This report draws attention to some of the important lessons learned from the past few decades regarding the economic pre-conditions for price stability, as contained in the ECB’s 2021 strategy. The report revisits lessons learned on the interaction between monetary policy and sovereign debt markets. For private sector investments, it focuses in particular on interest rate differentiation. The primary aim of the report is to suggest that all these arguments continue to apply, and may in fact become more relevant, as the ECB moves out of its earlier deflationary environment.

The author argues that:

  • Although at its creation the ECB’s monetary strategy was focused on consumer prices on a two- to five-year time horizon, its 2021 strategy suggests a much longer-term orientation. A myopic hike in interest rates would ignore lessons learned during the eurozone crisis, and should be prevented at all costs.

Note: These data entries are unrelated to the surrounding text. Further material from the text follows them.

<file path="src/rtl/fb_read_arbiter_if.sv">
// -----------------------------------------------------------------------------
// fb_read_arbiter_if
// Bus bundle between the frame-buffer read arbiter and its surroundings:
// the video fetch requester, the auxiliary requester, the BRAM read port B
// and the statistics counters.
//
// Modports:
//   slave  - the arbiter side (takes requests and BRAM data, drives results)
//   master - the environment side (drives requests and BRAM data)
//
// Signals:
//   vid_req_in / vid_addr_in       video read request and address
//   vid_data_out / vid_valid_out   video read data and its valid
//   aux_req_in / aux_addr_in       auxiliary read request and address
//   aux_ready_out                  auxiliary holding register empty
//   aux_data_out / aux_valid_out   last auxiliary data and its update pulse
//   starve_out                     pending aux request has waited too long
//   mem_addr_out / mem_data_in     BRAM addrb / doutb
//   aux_grants_out                 aux reads issued
//   vid_conflicts_out              cycles with aux pending behind video
// -----------------------------------------------------------------------------
interface fb_read_arbiter_if #(
  parameter int ADDR_WIDTH = 17,
  parameter int DATA_WIDTH = 16
);
  logic                  vid_req_in;
  logic [ADDR_WIDTH-1:0] vid_addr_in;
  logic [DATA_WIDTH-1:0] vid_data_out;
  logic                  vid_valid_out;
  logic                  aux_req_in;
  logic [ADDR_WIDTH-1:0] aux_addr_in;
  logic                  aux_ready_out;
  logic [DATA_WIDTH-1:0] aux_data_out;
  logic                  aux_valid_out;
  logic                  starve_out;
  logic [ADDR_WIDTH-1:0] mem_addr_out;
  logic [DATA_WIDTH-1:0] mem_data_in;
  logic [15:0]           aux_grants_out;
  logic [15:0]           vid_conflicts_out;

  modport slave (
    input  vid_req_in, vid_addr_in, aux_req_in, aux_addr_in, mem_data_in,
    output vid_data_out, vid_valid_out, aux_ready_out, aux_data_out,
           aux_valid_out, starve_out, mem_addr_out, aux_grants_out,
           vid_conflicts_out
  );

  modport master (
    output vid_req_in, vid_addr_in, aux_req_in, aux_addr_in, mem_data_in,
    input  vid_data_out, vid_valid_out, aux_ready_out, aux_data_out,
           aux_valid_out, starve_out, mem_addr_out, aux_grants_out,
           vid_conflicts_out
  );
endinterface

</file>
<file path="src/rtl/fb_read_arbiter.sv">
// -----------------------------------------------------------------------------
// fb_read_arbiter
// Shares the frame buffer read port B between the hard real-time VGA fetch
// path and one auxiliary requester. Video requests always own the port in the
// cycle they arrive. An auxiliary request is parked in a one-entry holding
// register and issued in the first cycle without a video request. A tag
// pipeline as deep as the BRAM read latency steers returning data.
//
// Ports:
//   clk_in  - 65 MHz pixel clock (single clock domain)
//   rst_in  - asynchronous active-low reset
//   bus     - fb_read_arbiter_if.slave (requests, BRAM port, results, stats)
//
// Parameters:
//   ADDR_WIDTH   - frame buffer address width
//   DATA_WIDTH   - pixel width
//   LATENCY      - BRAM read latency in cycles (>= 1)
//   STARVE_LIMIT - wait cycles after which starve_out asserts (>= 1)
//
// Build option:
//   FB_ARB_STATS_EN - when defined, builds 16-bit saturating counters for
//                     aux grants and video conflict cycles; when undefined
//                     both statistics outputs are tied to zero.
// -----------------------------------------------------------------------------
module fb_read_arbiter #(
  parameter int ADDR_WIDTH   = 17,
  parameter int DATA_WIDTH   = 16,
  parameter int LATENCY      = 2,
  parameter int STARVE_LIMIT = 64
) (
  input  logic              clk_in,
  input  logic              rst_in,
  fb_read_arbiter_if.slave  bus
);

  localparam int WAIT_W = $clog2(STARVE_LIMIT + 1);
  localparam logic [WAIT_W-1:0] STARVE_LIMIT_C = WAIT_W'(STARVE_LIMIT);

  // Holding register occupancy
  typedef enum logic [0:0] {
    ST_EMPTY = 1'b0,
    ST_PEND  = 1'b1
  } hold_state_t;

  hold_state_t           state_r;
  hold_state_t           state_s;
  logic                  accept_s;
  logic                  issue_s;
  logic                  conflict_s;
  logic [ADDR_WIDTH-1:0] pend_addr_r;

  logic [LATENCY-1:0]    vid_tag_r;
  logic [LATENCY-1:0]    aux_tag_r;

  logic [DATA_WIDTH-1:0] aux_data_r;
  logic                  aux_valid_r;
  logic [WAIT_W-1:0]     wait_cnt_r;

  // Holding register state update
  always_ff @(posedge clk_in or negedge rst_in) begin
    if (!rst_in) begin
      state_r <= ST_EMPTY;
    end else begin
      state_r <= state_s;
    end
  end

  // Accept/issue decisions; video always wins the port, so a pending aux
  // read only goes out in a cycle with no video request.
  always_comb begin
    state_s    = state_r;
    accept_s   = 1'b0;
    issue_s    = 1'b0;
    conflict_s = 1'b0;
    case (state_r)
      ST_EMPTY: begin
        if (bus.aux_req_in) begin
          accept_s = 1'b1;
          state_s  = ST_PEND;
        end else begin
          state_s  = ST_EMPTY;
        end
      end
      ST_PEND: begin
        if (!bus.vid_req_in) begin
          issue_s    = 1'b1;
          state_s    = ST_EMPTY;
        end else begin
          conflict_s = 1'b1;
          state_s    = ST_PEND;
        end
      end
      default: begin
        state_s = ST_EMPTY;
      end
    endcase
  end

  // Capture the aux address on acceptance; it stays on the mux input until
  // the next acceptance, which keeps mem_addr_out stable in idle cycles.
  always_ff @(posedge clk_in or negedge rst_in) begin
    if (!rst_in) begin
      pend_addr_r <= {ADDR_WIDTH{1'b0}};
    end else if (accept_s) begin
      pend_addr_r <= bus.aux_addr_in;
    end else begin
      pend_addr_r <= pend_addr_r;
    end
  end

  // Port B address: video passes straight through with no added latency.
  assign bus.mem_addr_out  = bus.vid_req_in ? bus.vid_addr_in : pend_addr_r;
  assign bus.aux_ready_out = (state_r == ST_EMPTY);

  // Tag pipeline shifted every cycle; stage 0 holds what was issued in the
  // previous cycle, so the last stage lines up with the BRAM output.
  always_ff @(posedge clk_in or negedge rst_in) begin
    if (!rst_in) begin
      vid_tag_r <= {LATENCY{1'b0}};
      aux_tag_r <= {LATENCY{1'b0}};
    end else begin
      vid_tag_r[0] <= bus.vid_req_in;
      aux_tag_r[0] <= issue_s;
      for (int i = 1; i < LATENCY; i++) begin
        vid_tag_r[i] <= vid_tag_r[i-1];
        aux_tag_r[i] <= aux_tag_r[i-1];
      end
    end
  end

  assign bus.vid_valid_out = vid_tag_r[LATENCY-1];
  assign bus.vid_data_out  = bus.mem_data_in;

  // Aux return: register the BRAM word when the aux tag reaches the end,
  // so the requester sees stable data one cycle after the BRAM output.
  always_ff @(posedge clk_in or negedge rst_in) begin
    if (!rst_in) begin
      aux_data_r  <= {DATA_WIDTH{1'b0}};
      aux_valid_r <= 1'b0;
    end else if (aux_tag_r[LATENCY-1]) begin
      aux_data_r  <= bus.mem_data_in;
      aux_valid_r <= 1'b1;
    end else begin
      aux_data_r  <= aux_data_r;
      aux_valid_r <= 1'b0;
    end
  end

  assign bus.aux_data_out  = aux_data_r;
  assign bus.aux_valid_out = aux_valid_r;

  // Wait counter: counts cycles a pending aux read is blocked by video;
  // saturates at the limit, which is all starve_out needs.
  always_ff @(posedge clk_in or negedge rst_in) begin
    if (!rst_in) begin
      wait_cnt_r <= {WAIT_W{1'b0}};
    end else if (accept_s || issue_s) begin
      wait_cnt_r <= {WAIT_W{1'b0}};
    end else if (conflict_s && (wait_cnt_r < STARVE_LIMIT_C)) begin
      wait_cnt_r <= wait_cnt_r + WAIT_W'(1);
    end else begin
      wait_cnt_r <= wait_cnt_r;
    end
  end

  // Diagnostic only; video is never throttled by it.
  assign bus.starve_out = (wait_cnt_r >= STARVE_LIMIT_C);

`ifdef FB_ARB_STATS_EN
  logic [15:0] aux_grants_r;
  logic [15:0] vid_conflicts_r;

  // Saturating statistics counters, cleared only by reset
  always_ff @(posedge clk_in or negedge rst_in) begin
    if (!rst_in) begin
      aux_grants_r    <= 16'h0000;
      vid_conflicts_r <= 16'h0000;
    end else begin
      if (issue_s && (aux_grants_r != 16'hFFFF)) begin
        aux_grants_r <= aux_grants_r + 16'd1;
      end else begin
        aux_grants_r <= aux_grants_r;
      end
      if (conflict_s && (vid_conflicts_r != 16'hFFFF)) begin
        vid_conflicts_r <= vid_conflicts_r + 16'd1;
      end else begin
        vid_conflicts_r <= vid_conflicts_r;
      end
    end
  end

  assign bus.aux_grants_out    = aux_grants_r;
  assign bus.vid_conflicts_out = vid_conflicts_r;
`else
  assign bus.aux_grants_out    = 16'h0000;
  assign bus.vid_conflicts_out = 16'h0000;
`endif

endmodule

</file>
<file path="src/flat_wrapper.sv">
// flat-port wrapper written by rule: the top's interface ports become plain ports
module fb_read_arbiter_flat 
#(
  parameter int ADDR_WIDTH   = 17,
  parameter int DATA_WIDTH   = 16,
  parameter int LATENCY      = 2,
  parameter int STARVE_LIMIT = 64
)
  (clk_in, rst_in, bus_vid_req_in, bus_vid_addr_in, bus_aux_req_in, bus_aux_addr_in, bus_mem_data_in, bus_vid_data_out, bus_vid_valid_out, bus_aux_ready_out, bus_aux_data_out, bus_aux_valid_out, bus_starve_out, bus_mem_addr_out, bus_aux_grants_out, bus_vid_conflicts_out);
  fb_read_arbiter_if #(.ADDR_WIDTH(ADDR_WIDTH), .DATA_WIDTH(DATA_WIDTH)) bus_i ();
  input  logic clk_in;
  input  logic rst_in;
  input wire logic [$bits(bus_i.vid_req_in)-1:0] bus_vid_req_in;
  input wire logic [$bits(bus_i.vid_addr_in)-1:0] bus_vid_addr_in;
  input wire logic [$bits(bus_i.aux_req_in)-1:0] bus_aux_req_in;
  input wire logic [$bits(bus_i.aux_addr_in)-1:0] bus_aux_addr_in;
  input wire logic [$bits(bus_i.mem_data_in)-1:0] bus_mem_data_in;
  output wire logic [$bits(bus_i.vid_data_out)-1:0] bus_vid_data_out;
  output wire logic [$bits(bus_i.vid_valid_out)-1:0] bus_vid_valid_out;
  output wire logic [$bits(bus_i.aux_ready_out)-1:0] bus_aux_ready_out;
  output wire logic [$bits(bus_i.aux_data_out)-1:0] bus_aux_data_out;
  output wire logic [$bits(bus_i.aux_valid_out)-1:0] bus_aux_valid_out;
  output wire logic [$bits(bus_i.starve_out)-1:0] bus_starve_out;
  output wire logic [$bits(bus_i.mem_addr_out)-1:0] bus_mem_addr_out;
  output wire logic [$bits(bus_i.aux_grants_out)-1:0] bus_aux_grants_out;
  output wire logic [$bits(bus_i.vid_conflicts_out)-1:0] bus_vid_conflicts_out;
  assign bus_i.vid_req_in = bus_vid_req_in;
  assign bus_i.vid_addr_in = bus_vid_addr_in;
  assign bus_i.aux_req_in = bus_aux_req_in;
  assign bus_i.aux_addr_in = bus_aux_addr_in;
  assign bus_i.mem_data_in = bus_mem_data_in;
  assign bus_vid_data_out = bus_i.vid_data_out;
  assign bus_vid_valid_out = bus_i.vid_valid_out;
  assign bus_aux_ready_out = bus_i.aux_ready_out;
  assign bus_aux_data_out = bus_i.aux_data_out;
  assign bus_aux_valid_out = bus_i.aux_valid_out;
  assign bus_starve_out = bus_i.starve_out;
  assign bus_mem_addr_out = bus_i.mem_addr_out;
  assign bus_aux_grants_out = bus_i.aux_grants_out;
  assign bus_vid_conflicts_out = bus_i.vid_conflicts_out;
  fb_read_arbiter #(.ADDR_WIDTH(ADDR_WIDTH), .DATA_WIDTH(DATA_WIDTH), .LATENCY(LATENCY), .STARVE_LIMIT(STARVE_LIMIT)) u_core (.clk_in(clk_in), .rst_in(rst_in), .bus(bus_i));
endmodule
</file>
<file path="config.mk">
export PLATFORM = sky130hd
export DESIGN_NAME = fb_read_arbiter_flat
export DESIGN_NICKNAME = d
export VERILOG_FILES = /design/src/rtl/fb_read_arbiter_if.sv /design/src/rtl/fb_read_arbiter.sv /design/src/flat_wrapper.sv
export SDC_FILE = /design/constraint.sdc
export NUM_CORES = 1
export LEC_CHECK = 0
export CAP_MARGIN = 20
export CORE_MARGIN = 4
export CORE_UTILIZATION = 38
export DETAILED_ROUTE_END_ITERATION = 8
export GPL_TIMING_DRIVEN = 0
export HOLD_SLACK_MARGIN = 0.1
export PLACE_DENSITY = 0.9
export SETUP_SLACK_MARGIN = 0.15
export SYNTH_ARGS = -nofsm -noshare
export SYNTH_HDL_FRONTEND = slang
export SYNTH_SLANG_ARGS = --single-unit
</file>
<file path="constraint.sdc">
create_clock -name clk_in -period 1.8 [get_ports clk_in]
set_clock_uncertainty 0.1 [all_clocks]
set_input_delay 0.36 -clock clk_in [delete_from_list [all_inputs] [get_ports clk_in]]
set_output_delay 0.36 -clock clk_in [all_outputs]
set_load 0.02 [all_outputs]
</file>
* Word-level counts from Yosys, hierarchy flattened
Index checks and enable logic that the tools add are counted.
** Cells by class
- Magnitude comparators :: 2
- Mux-type cells :: 11
- Reductions and logical operators :: 3
- $add $sub $neg :: 1
- Bitwise operators :: 1
- Shift operators :: 0
- Multipliers :: 0
- Equal/unequal tests :: 0
- Divide/modulo/power cells :: 0
** Operator list (count)
- 2-to-1 mux 17 bit :: 1
- 2-to-1 mux 7 bit :: 2
- adder 7 x 1 -> 7 bit, second input constant :: 1
- greater-or-equal comparator 7 bit, second input constant :: 1
- less-than comparator 7 bit, second input constant :: 1
- 2-to-1 mux 1 bit :: 7
- one-hot mux 1 bit (2 select lines) :: 1
- nonzero test 2 bit :: 1
- logical AND 1 bit :: 1
- logical OR 1 bit :: 1
- inverter 1 bit :: 1
** Storage, ports and cells
- Bits in writable memories :: 0
- Output and inout port bits :: 85
- Bits in read-only memories :: 0
- Memories :: 0
- Word-level logic and storage cells :: 25
- Bits in registers :: 46
- Bits in latches :: 0
- Input bits :: 54

* Logic depth before layout (Yosys ltp)
- Depth in word-level cells :: 5
- Depth in mapped cells :: 5
- Depth with buffers taken out :: 4

* Worst setup path before layout
OpenSTA, ideal clock, no wires.
- Path type :: input port to output port
- Start :: in bus_vid_req_in
- End :: out bus_mem_addr_out[10]
- Buffers on the path :: 2
- Data required time :: 1340 ps
- Stages on the path :: 3
- Data arrival time :: 1072 ps
- Path slack :: 268 ps
- Path through :: buf_4 > buf_4 > mux2_2
** Between the ends
- Longest elaborated chain between the ends :: 1
** RTL lines
- from (decl) :: RTL line flat_wrapper.sv:13 : input wire logic [$bits(bus_i.vid_req_in)-1:0] bus_vid_req_in;
- 2-to-1 mux 17 bit :: RTL line fb_read_arbiter.sv:112 : assign bus.mem_addr_out = bus.vid_req_in ? bus.vid_addr_in : pend_addr_r;
- to (decl) :: RTL line flat_wrapper.sv:24 : output wire logic [$bits(bus_i.mem_addr_out)-1:0] bus_mem_addr_out;
No other way between the ends.

* Worst setup path in the final report
- Start :: in bus_vid_req_in
- End :: out bus_mem_addr_out[6]
The elaborated chain is that of the path after synthesis.

==> flow_summary.yaml <==
flow_run:
  max_cap_violations: 0
floorplan:
  core_area_sq_um: 5990
  fp-row-count: 28
  start_util_pct: 39.4
  die_h_microns: 86.8
  dieArea_sq_um: 7540
  die_x_microns: 86.8
  num_io_pins: 139
synth:
  synth_edf_count: 0
  yosysSeqAreaShare_pct: 48.8
  async_flop_share_pct: 100
  synth_common_cells: "57 x nand2_1, 53 x buf_4, 46 x dfrtp_1, 33 x mux2_2"
  synth_top_area_share_pct: 48.8
  yosysMostFrequentCell: "nand2_1"
  avgSynthCellArea_sq_um: 10.6
  ys_ff_latch: 46
  ys_types: 24
  yosys_warnings: 0
  syn_inst: 223
  netlist_area_sq_um: 2360
  dominantRegCellSynth: "dfrtp_1"
  synth_area_leaders: "dfrtp_1 49%, buf_4 17%, mux2_2 16%, nand2_1 9.1%, ha_1 1.1%"
  synth.largest_area_cell: "dfrtp_1"
worst_setup_path:
  cp_top_family: "buffers and inverters"
  crit_arrival_ps: 1260
  worstPathRequired_ps: 1340
  r2r_end: "u_core.wait_cnt_r[4]"
  crit_slowest_cell: "mux2_4"
  critPathLaunchType: "input pin"
  crit_buf_inv: 5
  worstSetupEndpointType: "output port"
  crit_chain: "buf_8 -> buf_6 -> buf_12 -> buf_16 -> mux2_4 -> buf_6"
  cpMostUsedCell: "buf_6"
  reg2regPathDepth: 4
  r2r_slack_ps: 370
  crit_fanout: 5
  r2r_start: "u_core.wait_cnt_r[0]"
  cpPeakStageDelay_ps: 290
  crit_type: "input pin to output port"
clock_network:
  htreeDepth: 2
  cts_tree: "yes"
  cts.sink_count: 46
  clk_path_buf_depth: 2
  insertion_delay_ps: 290
  cts-buffers-inserted: 5
  cts-root-buf: "clkbuf_8"
  clkTransAtPathRegs_ps: 80
cells_and_area:
  syn_to_final_growth_pct: 60.0
  fin_nets: 431
  diodes: 0
  drive_gt1_share_pct: 37.8
  nFillCells: 484
  fin_area_sq_um: 3780
routing:
  drc: 0
  vias: 1965
  routed_wl_microns: 5950
  via_per_inst: 4.36
  ant_nets: 0
  dr.pass1.iters: 4
  initialDrtViolationCount: 85
  routedWlPerCell_microns: 13.2
sta:
  fin_crit_sh_pct: 95.7
  setup_violations: 0
  fin_crit_ps: 1720
  drv_slew: 0
  fmax_mhz: 580
  rsz0062_at_grt: "yes"
  hold_viol: 0
placed_design:
  place_hpwl_microns: 4580
  io_buffers: 106
  gp_congestion: 0.669
  postPlaceCellArea_sq_um: 3650
power_and_ir_drop:
  p_per_area_nw_per_um2: 834
  max-vdd-ir-drop_uv: 362
  p_leak_nw: 1.94
  total_power_mw: 3.15
hold_path:
  hold_path.class: "flip-flop to flip-flop"
  holdPathEnd: "u_core.vid_tag_r[1]"
  worstHoldStart: "u_core.vid_tag_r[0]"
  min_path_cells: 0
global_routing:
  antenna_found_initial: 0
  overflow: 0
  grt_usage_pct: 15.7
  grt_max_degree: 27
  grt_pass1_vias: 2068
  grt_pass1_wl_microns: 9340
outcome:
  status: "complete, no violations"
-- per-layer routing --
layer	vias to the layer above	track usage (%)	wire length (microns)
met5	-	0	0
met4	0	4.53	120
met3	14	5.32	677
met2	107	28.6	3060
met1	901	17.0	2100
li1	943	-	-
-- state kept, by name (all words and copies together), names as in the netlist --
signal,count
u_core.state_r,1
u_core.pend_addr_r,17
u_core.vid_tag_r,2
u_core.bus.aux_valid_out,1
u_core.aux_tag_r,2
u_core.bus.aux_data_out,16
u_core.wait_cnt_r,7
-- cell families after synthesis --
| group | count (synthesis) | share of synthesized area, % |
|---|---|---|
| compound gates | 7 | 1.96 |
| mux | 35 | 16.6 |
| other cells | 1 | 0.159 |
| flops | 46 | 48.8 |
| buf+inv | 61 | 18.3 |
| xor+xnor | 3 | 1.11 |
| simple gates | 68 | 12.1 |
| fa+ha+maj | 2 | 1.06 |
-- cell type report --
cell class / count / area [sq um] / area share, %
sequential: 46 / 1150 / 30.5
inverter: 4 / 15.0 / 0.397
clock inverter: 2 / 12.5 / 0.331
buffer: 57 / 428 / 11.3
clock buffer: 6 / 82.6 / 2.19
multi-input combinational: 147 / 913 / 24.2
tap: 75 / 93.8 / 2.48
timing repair buffer: 114 / 1080 / 28.6
-- cell usage in the layout, fill, tap and decap left out, types with 5 or more instances in the layout --
cell             instances
buf_4                   53
dfrtp_1                 45
mux2_4                   5
dlygate4sd2_1           19
clkdlybuf4s50_1         50
conb_1                  32
buf_2                   23
mux2_2                  28
nand2_1                 57
clkbuf_8                 6
buf_6                   15
-- where the power goes --
group | switching (mW) | leakage [nW] | internal (mW)
combinational | 0.588 | 1.32 | 0.596
clock | 0.335 | 0.0472 | 0.309
sequential | 0.101 | 0.566 | 1.22
-- metrics by stage --
step	setup WS (ps)	cells	TNS, ps	hold slack [ps]	utilization [%]
after detailed placement	-899	436	-16620	242	60.9
after floorplan	268	254	0	-35.6	-
after global placement	-957	435	-60270	233	60.6
after CTS	78.8	450	0	262	63.0
final	77.2	451	0	257	63.1
after global routing	66.9	451	0	277	63.1
-- worst register-to-register path, delay by kind of cell (launching register included) --
family | cells | cell delay, ps
DFF | 1 | 430
muxes | 1 | 210
and+or+nand+nor | 2 | 440
adders and majority gates | 1 | 170
-- worst max path at each step --
stage	from	endpoint	slack [ps]	depth (start not counted)
detailed placement	bus_vid_req_in	bus_mem_addr_out[4]	-900	5
CTS	bus_vid_req_in	bus_mem_addr_out[6]	80	6
global route	bus_vid_req_in	bus_mem_addr_out[6]	70	6
finish	bus_vid_req_in	bus_mem_addr_out[6]	80	6
global placement	rst_in	u_core.pend_addr_r[13]	-960	1
floorplan	bus_vid_req_in	bus_mem_addr_out[10]	270	3
-- timing repair --
item                                    in CTS  in global routing
setup buffers                                3                  1
hold endpoints to repair                    21                  0
endpoints found under the setup margin      53                 22
gates cloned                                 1                  0
hold buffers                                 2                  0
gates resized for setup                    171                 30
(Power assumes the default switching activity.)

  • To ensure its adequate long-term orientation, the ECB should use the full range of tools it has at its disposal. Now that net Pandemic Emergency Purchase Programme (PEPP) purchases have come to an end, the ECB should develop a new instrument that effectively counters fragmentation in sovereign debt markets. The ECB should also profoundly rethink its Targeted Longer Term Refinancing Operations (TLTROs). Rather than boosting demand, the instrument should be used to align bank lending with the EU’s long-term economic strategy, in particular the May 2022 REPowerEU action plan.